We went to lunch following the palace. Lena took us to Restaurant Podvorye, a place she said is a favorite of their president. Other foreign presidents and royalty have also eaten there. It is built to look like a wooden Russian cottage. Brian had traditional Russian borscht (beet soup) and I had potato pancakes with sour cream for a starter, and then we each had fried fish for our main course. It was actually quite good. My mashed potatoes tasted just like those my mom make. I have to point out here that my already worn down by travel and lack of sleep immune system had given out somewhere in the middle of the previous night and by lunch I was full blown sick with something like a head cold. Headache, terrible alternating runny and stuffy nose, and general feeling of malaise. Lena told me she would take me to the chemist when we got back to the city. After lunch we drove to Pushkin to see Pavlovsk's Palace. Not as grand as Catherine's but lovely nevertheless. Lena continued her commentary. We drove back to the city afterwards. Here would be as good a time as any to describe driving in Russia. No lines on most of the roads, and cars tailgate so close that at one point our hood was under to bed of a large truck in front of us. No such thing as passing lanes, the driver passes when he has more guts than the guy in the oncoming car. Change your mind about where you're going? That's OK, just back up in the middle of the street and turn around on the sidewalk. Tired of waiting to pull out into a rush of oncoming traffic? No problem, just pull out and run people off the road. I felt confident in our driver's abilities, but still white knuckled it more than once.  And if a police officer steps into the street and waves his black and white baton at you? Pull over and show him your papers, as Alexander did.

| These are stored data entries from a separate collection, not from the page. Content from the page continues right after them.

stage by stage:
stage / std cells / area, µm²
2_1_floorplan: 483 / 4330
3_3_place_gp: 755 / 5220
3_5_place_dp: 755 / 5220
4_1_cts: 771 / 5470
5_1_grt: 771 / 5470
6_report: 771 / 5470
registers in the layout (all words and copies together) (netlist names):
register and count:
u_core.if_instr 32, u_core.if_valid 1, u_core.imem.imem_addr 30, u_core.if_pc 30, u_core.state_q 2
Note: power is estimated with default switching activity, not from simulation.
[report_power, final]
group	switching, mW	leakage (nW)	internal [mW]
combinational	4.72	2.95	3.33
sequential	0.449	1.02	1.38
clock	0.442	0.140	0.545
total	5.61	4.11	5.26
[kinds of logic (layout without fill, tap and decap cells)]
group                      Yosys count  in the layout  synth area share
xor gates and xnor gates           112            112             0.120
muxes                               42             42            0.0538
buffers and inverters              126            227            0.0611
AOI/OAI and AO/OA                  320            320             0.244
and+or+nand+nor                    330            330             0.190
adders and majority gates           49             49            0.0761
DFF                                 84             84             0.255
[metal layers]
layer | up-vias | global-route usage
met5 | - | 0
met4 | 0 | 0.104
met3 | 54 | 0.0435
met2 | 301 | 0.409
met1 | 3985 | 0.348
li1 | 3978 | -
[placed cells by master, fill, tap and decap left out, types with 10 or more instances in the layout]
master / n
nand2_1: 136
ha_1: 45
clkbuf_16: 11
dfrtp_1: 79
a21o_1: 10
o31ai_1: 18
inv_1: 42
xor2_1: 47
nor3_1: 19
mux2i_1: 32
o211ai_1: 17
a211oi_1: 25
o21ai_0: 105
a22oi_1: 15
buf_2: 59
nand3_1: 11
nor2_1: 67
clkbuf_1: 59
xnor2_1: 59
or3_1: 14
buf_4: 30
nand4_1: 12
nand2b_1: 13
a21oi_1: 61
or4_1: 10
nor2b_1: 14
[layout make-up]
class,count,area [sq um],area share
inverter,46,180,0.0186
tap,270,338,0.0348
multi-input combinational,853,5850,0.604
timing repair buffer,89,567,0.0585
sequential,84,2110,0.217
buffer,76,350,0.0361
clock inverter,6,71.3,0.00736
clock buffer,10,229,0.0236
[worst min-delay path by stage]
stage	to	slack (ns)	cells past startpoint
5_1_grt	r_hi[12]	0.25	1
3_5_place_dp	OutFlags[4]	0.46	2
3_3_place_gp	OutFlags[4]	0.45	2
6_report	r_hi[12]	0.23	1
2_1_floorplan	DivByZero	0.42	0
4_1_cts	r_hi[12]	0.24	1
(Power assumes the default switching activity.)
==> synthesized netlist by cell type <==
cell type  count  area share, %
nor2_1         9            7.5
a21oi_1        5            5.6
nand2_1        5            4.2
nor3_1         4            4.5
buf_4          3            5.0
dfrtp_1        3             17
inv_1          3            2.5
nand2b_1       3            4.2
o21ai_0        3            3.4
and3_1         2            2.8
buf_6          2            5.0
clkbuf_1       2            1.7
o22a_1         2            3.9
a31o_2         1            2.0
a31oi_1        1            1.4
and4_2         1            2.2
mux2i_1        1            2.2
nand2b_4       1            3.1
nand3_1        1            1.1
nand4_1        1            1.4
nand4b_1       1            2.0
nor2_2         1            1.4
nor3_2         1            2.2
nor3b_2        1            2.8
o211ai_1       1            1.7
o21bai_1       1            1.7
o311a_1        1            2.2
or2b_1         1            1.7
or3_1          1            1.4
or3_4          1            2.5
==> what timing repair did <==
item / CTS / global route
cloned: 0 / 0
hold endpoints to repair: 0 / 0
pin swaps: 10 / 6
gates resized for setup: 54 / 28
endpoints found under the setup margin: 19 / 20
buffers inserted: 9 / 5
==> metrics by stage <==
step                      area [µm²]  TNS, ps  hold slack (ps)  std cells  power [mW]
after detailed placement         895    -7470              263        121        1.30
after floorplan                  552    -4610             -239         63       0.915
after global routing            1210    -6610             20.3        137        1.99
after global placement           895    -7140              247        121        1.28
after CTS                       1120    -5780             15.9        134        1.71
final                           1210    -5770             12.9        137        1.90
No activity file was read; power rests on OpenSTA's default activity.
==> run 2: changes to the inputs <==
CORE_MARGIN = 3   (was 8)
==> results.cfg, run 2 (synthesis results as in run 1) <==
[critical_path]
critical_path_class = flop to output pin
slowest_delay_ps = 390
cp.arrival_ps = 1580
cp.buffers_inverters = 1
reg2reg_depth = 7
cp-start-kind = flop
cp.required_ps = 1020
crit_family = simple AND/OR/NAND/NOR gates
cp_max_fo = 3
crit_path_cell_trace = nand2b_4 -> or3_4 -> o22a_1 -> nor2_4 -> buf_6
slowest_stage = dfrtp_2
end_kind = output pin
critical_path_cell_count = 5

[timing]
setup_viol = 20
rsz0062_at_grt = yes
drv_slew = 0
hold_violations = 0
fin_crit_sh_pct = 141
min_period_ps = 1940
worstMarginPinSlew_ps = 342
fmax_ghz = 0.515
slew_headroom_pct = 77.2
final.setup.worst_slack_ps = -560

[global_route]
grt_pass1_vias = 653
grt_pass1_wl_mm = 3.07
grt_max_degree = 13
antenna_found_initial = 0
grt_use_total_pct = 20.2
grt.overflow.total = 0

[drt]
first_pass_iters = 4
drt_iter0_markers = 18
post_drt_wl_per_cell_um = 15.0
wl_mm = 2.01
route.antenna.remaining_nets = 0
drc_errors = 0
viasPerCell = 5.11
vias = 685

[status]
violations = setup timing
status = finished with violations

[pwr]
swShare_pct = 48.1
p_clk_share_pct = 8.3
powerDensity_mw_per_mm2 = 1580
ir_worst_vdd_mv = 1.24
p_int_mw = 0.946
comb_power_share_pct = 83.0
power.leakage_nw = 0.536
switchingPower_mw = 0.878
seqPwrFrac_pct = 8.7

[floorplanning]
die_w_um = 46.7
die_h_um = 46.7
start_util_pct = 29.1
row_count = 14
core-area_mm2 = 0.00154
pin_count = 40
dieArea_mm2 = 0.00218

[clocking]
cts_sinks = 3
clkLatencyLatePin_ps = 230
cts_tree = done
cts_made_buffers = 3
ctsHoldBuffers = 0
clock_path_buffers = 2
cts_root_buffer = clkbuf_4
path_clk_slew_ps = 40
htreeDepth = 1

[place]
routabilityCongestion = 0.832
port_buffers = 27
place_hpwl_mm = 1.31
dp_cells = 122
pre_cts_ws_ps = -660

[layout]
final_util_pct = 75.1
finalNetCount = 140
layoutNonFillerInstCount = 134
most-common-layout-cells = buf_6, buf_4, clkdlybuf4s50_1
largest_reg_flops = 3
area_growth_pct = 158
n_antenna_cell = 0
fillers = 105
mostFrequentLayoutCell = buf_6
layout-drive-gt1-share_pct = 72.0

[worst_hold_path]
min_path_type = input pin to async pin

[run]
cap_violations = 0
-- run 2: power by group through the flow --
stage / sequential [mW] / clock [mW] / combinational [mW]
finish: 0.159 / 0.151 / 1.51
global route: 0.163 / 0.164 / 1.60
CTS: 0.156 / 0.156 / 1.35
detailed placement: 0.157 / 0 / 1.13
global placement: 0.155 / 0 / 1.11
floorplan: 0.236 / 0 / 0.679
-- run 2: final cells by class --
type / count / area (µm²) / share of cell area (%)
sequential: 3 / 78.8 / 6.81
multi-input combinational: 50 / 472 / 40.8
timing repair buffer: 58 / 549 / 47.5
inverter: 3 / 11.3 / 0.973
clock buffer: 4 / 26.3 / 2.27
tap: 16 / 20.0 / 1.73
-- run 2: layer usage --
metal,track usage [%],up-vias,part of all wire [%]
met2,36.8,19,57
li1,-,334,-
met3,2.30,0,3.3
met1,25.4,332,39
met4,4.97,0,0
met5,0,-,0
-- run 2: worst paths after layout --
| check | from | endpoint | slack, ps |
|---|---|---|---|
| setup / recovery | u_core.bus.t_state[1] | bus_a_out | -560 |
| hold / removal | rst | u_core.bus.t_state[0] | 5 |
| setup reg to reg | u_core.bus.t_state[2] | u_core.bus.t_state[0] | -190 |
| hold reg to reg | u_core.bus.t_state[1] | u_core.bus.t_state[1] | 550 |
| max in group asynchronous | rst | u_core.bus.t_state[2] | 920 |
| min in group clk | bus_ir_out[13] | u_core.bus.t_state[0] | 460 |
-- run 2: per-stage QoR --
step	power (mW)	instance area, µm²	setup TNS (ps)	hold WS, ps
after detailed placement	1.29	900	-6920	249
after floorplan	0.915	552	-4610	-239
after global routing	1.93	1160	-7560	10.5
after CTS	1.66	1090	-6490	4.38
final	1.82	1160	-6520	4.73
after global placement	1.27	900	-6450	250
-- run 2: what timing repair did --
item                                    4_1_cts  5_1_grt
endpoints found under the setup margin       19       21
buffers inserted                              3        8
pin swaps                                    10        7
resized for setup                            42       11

We stopped at the chemist once back in the city. Through Lena's translation of my symptoms, the chemist prescribed three medicines for me, and threw in an aromatherapy bath oil. Total price? About $4.00. Evidently when one is sick in Russia, a visit to the chemist precedes, and generally replaces a visit to the physician. Next we took a river cruise through the city, which was an excellent way to see many of the buildings, all of which Lena named and described of course. I got my first glimpse of the Church on Spilled Blood, which was even more extraordinary than in photos.

 

We decided to get our souvenir shopping over with next, and were greeted with complimentary vodka when we arrived. We picked out a miniature done by a student (couldn't afford one by a master!) some postcards, a Christmas ornament, a lovely print of Church on Spilled Blood, and other miscellaneous accoutrements. We took a short break and had some free coffee and took advantage of the free and clean bathroom before going to our evening folkoric show at Nikolaevsky Palace. We parted company with Lena then, and arranged for Alexander to pick us up at the end of the show to take us to dinner.

 

I expected the show to be touristy, and I guess it probably was, but we thouroughly enjoyed the Russian music, costumes and dancing. I think I was smiling the entire time. At intermission, caviar and champagne was available. We were lucky to get a couple bites of caviar on toast - tour groups descended like locusts on the table, then wouldn't budge for those of us who had to come from the other side of the theatre. There was only about 20 minutes remaining in the show, and we decided to be rebellious and wander around on our own in St Petersburg until Alexander picked us up. We walked up to a bridge and looked out, then walked a few blocks, and were happy to get back in our car. Alexander drove us to The Idiot, a place I had chosen from my guidebook, and waited for us while we ate. With his earpiece from his mobile, and the way he jumped out of the car to get my door, he made us feel like we had a secret service agent. Dinner at The Idiot came with a shot of vodka - no surprise there! I had a yummy pasta with caviar and shrimp. We ordered "salted cucumbers" as a starter - this exotic Russian dish turned out to be pickles. Alexander was waiting to take us back to the ship after dinner. After going through the documents process at the port gate again, he dropped us at the ship, and we called home from the payphone at customs.